De hecho, Uber —y, en menor grado, su competencia Lyft— sí resultó ser un símbolo de la visión mesiánica de Silicon Valley, pero no de una manera en la que alguien de la industria deba sentirse orgulloso. Es probable que la OPI de Uber sea la más grande desde la de Facebook. Provocará que un puñado de personas se vuelvan millonarias y multimillonarias. Sin embargo, las ganancias para todos los demás —los choferes, el medioambiente, el mundo— siguen estando en duda. Estamos ante una lección: si Uber en verdad es el mejor producto que Silicon Valley puede crear, Estados Unidos necesita con urgencia una mejor forma de financiar ideas nuevas e innovadoras.
La versión actual de Uber es más responsable que la de antes: en 2017, Travis Kalanick, quien alguna vez fue el Rey de la Noche de Uber, fue destituido del cargo de director ejecutivo y Dara Khosrowshahi, su nuevo jefe, ha encabezado una rehabilitación rigurosa. No obstante, los primeros iniciados de Uber no pagaron un precio verdadero por sus pecados. La participación de Kalanick valdrá casi 9000 millones de dólares. Los gigantes del sector tecnológico —entre ellos Apple, Google y Jeff Bezos, dueños de participaciones significativas en Uber— harán su agosto. Los petromonarcas de Arabia Saudita también.

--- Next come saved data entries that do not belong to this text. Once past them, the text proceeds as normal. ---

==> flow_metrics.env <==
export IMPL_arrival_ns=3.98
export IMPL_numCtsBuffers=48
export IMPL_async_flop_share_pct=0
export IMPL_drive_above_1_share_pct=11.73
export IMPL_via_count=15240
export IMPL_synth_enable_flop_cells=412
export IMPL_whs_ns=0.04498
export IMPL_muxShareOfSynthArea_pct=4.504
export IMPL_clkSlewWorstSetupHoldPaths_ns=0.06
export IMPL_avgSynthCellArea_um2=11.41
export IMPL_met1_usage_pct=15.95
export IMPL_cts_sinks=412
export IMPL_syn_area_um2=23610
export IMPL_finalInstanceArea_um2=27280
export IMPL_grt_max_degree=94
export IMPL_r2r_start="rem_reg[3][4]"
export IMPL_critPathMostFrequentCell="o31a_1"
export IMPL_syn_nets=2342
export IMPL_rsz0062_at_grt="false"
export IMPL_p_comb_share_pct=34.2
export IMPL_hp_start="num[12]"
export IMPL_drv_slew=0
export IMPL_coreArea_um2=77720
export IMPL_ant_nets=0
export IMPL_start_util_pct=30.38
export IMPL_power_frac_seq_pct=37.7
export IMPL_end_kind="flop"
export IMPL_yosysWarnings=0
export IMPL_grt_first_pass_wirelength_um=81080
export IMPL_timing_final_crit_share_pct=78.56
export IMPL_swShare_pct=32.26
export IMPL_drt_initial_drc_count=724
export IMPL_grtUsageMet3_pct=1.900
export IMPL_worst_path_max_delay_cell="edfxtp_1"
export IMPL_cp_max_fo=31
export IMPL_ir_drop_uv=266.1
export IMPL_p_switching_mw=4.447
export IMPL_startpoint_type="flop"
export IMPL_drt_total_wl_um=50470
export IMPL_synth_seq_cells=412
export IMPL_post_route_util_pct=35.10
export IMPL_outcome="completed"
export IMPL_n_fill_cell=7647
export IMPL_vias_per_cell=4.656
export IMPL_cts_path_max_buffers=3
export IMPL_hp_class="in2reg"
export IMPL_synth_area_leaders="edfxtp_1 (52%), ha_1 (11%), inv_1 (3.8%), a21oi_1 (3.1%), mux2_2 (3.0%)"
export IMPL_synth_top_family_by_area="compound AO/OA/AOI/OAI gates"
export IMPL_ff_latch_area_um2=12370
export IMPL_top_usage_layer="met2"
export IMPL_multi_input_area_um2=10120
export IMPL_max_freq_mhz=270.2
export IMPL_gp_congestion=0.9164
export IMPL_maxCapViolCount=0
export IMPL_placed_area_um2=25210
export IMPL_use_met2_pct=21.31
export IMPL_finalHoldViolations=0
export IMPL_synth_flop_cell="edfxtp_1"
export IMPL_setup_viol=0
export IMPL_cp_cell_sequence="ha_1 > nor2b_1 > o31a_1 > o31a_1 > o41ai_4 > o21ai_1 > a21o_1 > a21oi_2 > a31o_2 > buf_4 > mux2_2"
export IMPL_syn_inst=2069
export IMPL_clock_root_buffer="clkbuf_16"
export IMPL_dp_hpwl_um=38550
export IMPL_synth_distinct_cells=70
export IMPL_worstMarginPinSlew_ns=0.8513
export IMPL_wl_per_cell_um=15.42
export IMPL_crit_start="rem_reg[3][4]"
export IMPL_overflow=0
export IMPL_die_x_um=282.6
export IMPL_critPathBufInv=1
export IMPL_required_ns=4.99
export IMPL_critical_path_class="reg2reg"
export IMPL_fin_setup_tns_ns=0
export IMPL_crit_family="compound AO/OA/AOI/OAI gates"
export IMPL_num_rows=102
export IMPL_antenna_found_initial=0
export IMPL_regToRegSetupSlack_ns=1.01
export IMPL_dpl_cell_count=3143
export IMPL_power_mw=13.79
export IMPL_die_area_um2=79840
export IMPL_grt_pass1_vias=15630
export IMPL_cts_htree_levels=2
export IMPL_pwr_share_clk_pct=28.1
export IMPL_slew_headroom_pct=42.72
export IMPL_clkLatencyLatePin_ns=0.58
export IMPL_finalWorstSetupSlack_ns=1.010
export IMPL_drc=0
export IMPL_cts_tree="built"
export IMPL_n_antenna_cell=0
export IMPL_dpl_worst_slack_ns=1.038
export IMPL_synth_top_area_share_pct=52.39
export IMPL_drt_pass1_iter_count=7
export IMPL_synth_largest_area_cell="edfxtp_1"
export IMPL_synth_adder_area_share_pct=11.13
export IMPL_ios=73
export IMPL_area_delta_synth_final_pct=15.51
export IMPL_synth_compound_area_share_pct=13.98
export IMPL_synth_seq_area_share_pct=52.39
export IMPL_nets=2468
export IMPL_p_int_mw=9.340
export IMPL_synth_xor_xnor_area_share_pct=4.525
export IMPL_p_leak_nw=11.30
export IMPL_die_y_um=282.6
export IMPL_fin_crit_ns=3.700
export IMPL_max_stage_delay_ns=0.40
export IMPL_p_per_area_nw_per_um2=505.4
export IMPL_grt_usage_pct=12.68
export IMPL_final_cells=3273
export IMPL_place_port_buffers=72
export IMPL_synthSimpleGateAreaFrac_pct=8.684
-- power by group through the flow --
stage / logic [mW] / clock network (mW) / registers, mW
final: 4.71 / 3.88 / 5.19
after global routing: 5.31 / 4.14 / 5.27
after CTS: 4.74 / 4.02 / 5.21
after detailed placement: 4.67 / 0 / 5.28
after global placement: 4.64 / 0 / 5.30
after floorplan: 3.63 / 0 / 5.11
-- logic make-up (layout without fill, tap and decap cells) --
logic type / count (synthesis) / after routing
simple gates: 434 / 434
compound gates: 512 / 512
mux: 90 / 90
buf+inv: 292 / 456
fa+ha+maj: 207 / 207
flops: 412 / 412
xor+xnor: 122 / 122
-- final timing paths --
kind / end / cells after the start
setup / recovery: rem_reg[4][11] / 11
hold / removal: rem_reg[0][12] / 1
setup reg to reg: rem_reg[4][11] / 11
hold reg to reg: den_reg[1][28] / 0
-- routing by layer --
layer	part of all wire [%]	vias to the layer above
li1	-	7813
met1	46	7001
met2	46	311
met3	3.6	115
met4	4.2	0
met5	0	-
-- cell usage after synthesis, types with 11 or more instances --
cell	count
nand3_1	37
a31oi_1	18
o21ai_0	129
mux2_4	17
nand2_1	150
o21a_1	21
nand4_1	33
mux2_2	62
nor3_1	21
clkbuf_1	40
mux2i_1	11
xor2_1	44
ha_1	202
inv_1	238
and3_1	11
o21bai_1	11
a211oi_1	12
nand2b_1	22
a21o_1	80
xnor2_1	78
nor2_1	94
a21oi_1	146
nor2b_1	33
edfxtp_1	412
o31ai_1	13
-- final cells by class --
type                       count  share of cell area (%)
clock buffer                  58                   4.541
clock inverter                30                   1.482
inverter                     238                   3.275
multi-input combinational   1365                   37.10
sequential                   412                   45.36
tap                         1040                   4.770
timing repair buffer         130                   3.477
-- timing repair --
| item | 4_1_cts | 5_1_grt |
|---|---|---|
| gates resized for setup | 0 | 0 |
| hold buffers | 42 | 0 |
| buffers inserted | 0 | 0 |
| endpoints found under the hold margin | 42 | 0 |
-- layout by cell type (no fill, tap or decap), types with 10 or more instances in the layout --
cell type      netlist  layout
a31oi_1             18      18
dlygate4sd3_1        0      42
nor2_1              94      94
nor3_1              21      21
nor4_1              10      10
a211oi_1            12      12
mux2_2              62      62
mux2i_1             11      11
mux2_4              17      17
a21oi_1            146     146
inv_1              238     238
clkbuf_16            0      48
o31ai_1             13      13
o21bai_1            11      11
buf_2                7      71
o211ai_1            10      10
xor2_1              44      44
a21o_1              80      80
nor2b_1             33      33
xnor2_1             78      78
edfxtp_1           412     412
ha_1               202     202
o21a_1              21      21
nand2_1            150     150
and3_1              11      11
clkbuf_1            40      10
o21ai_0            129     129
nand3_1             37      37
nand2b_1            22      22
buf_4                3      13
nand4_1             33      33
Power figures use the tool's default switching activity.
[config.mk]
export PLATFORM = sky130hd
export DESIGN_NAME = bracket_string_lexer
export DESIGN_NICKNAME = d
export VERILOG_FILES = /design/src/hdl/bsl_pkg.sv /design/src/hdl/bracket_string_lexer.sv /design/src/hdl/bsl_front.sv /design/src/hdl/bsl_queue.sv /design/src/hdl/bsl_back.sv
export SDC_FILE = /design/constraint.sdc
export NUM_CORES = 1
export LEC_CHECK = 0
export ABC_AREA = 1
export ABC_CLOCK_PERIOD_IN_PS = 4200
export BUFFER_PORTS_ARGS = -buffer_cell sky130_fd_sc_hd__buf_2
export CAP_MARGIN = 10
export CORE_MARGIN = 2
export CORE_UTILIZATION = 53
export DETAILED_ROUTE_END_ITERATION = 10
export PLACE_DENSITY = 0.7
export SLEW_MARGIN = 20
export SYNTH_ARGS = -nofsm -noshare
export SYNTH_HDL_FRONTEND = slang
export SYNTH_HIERARCHICAL = 1
export SYNTH_SLANG_ARGS = --single-unit
[constraint.sdc]
create_clock -name i_clk -period 4.2 [get_ports i_clk]
set_input_delay 0.84 -clock i_clk [delete_from_list [all_inputs] [get_ports i_clk]]
set_output_delay 0.84 -clock i_clk [all_outputs]
set_load 0.005 [all_outputs]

No sucederá lo mismo con los choferes de Uber. Estudios recientes muestran que los conductores de la empresa ganan salarios de pobreza: unos diez dólares la hora después de que los gastos del vehículo se deducen de su pago. La fortuna de los choferes tal vez solo vaya a empeorar después de que la empresa comience a cotizar. En 2018, Uber perdió casi 2000 millones de dólares, y lo más conveniente para el negocio de Uber a largo plazo es que todos los choferes desaparezcan y sean remplazados por autos que se conduzcan solos. En su apresurada búsqueda por materializar esa visión rentable, el año pasado, uno de los vehículos autónomos de Uber asesinó a una peatona.
Aún falta que se materialicen las ganancias ambientales. A pesar de que los viajes compartidos han logrado que algunas personas no usen auto, en las ciudades donde Uber y Lyft son populares, el costo de tener un vehículo ha aumentado. Los servicios privados de transporte en auto también podrían provocar que la gente más rica descarte el transporte público, con lo cual se reduciría el respaldo político hacia este medio.
No tenía por qué ser así. Una versión mejorada y diferente de Uber pudo haber contratado choferes y haberles pagado un mejor salario. Una mejor versión de Uber pudo haber hallado la manera de trabajar con las municipalidades en la mejora del tránsito en vez de tratar a los gobiernos de las ciudades como enemigos a los que tiene que engañar y pisotear.
Sin embargo, debido a su origen y los vítores que generó, Uber sintió poca presión cultural para repartir sus ganancias de una manera más equitativa. Mientras más mal se comportaba, más dinero invertían en ella.
¿Quién puede culpar a Uber? La OPI de la empresa debería considerarse una mancha moral en Silicon Valley. Pero eso no va a pasar. Pronto, sonará la campana de apertura y un puñado de nuevos multimillonarios deambularán por la tierra. Todo será olvidado y perdonado, y Silicon Valley pasará a la siguiente gran idea en la que se pueda despilfarrar.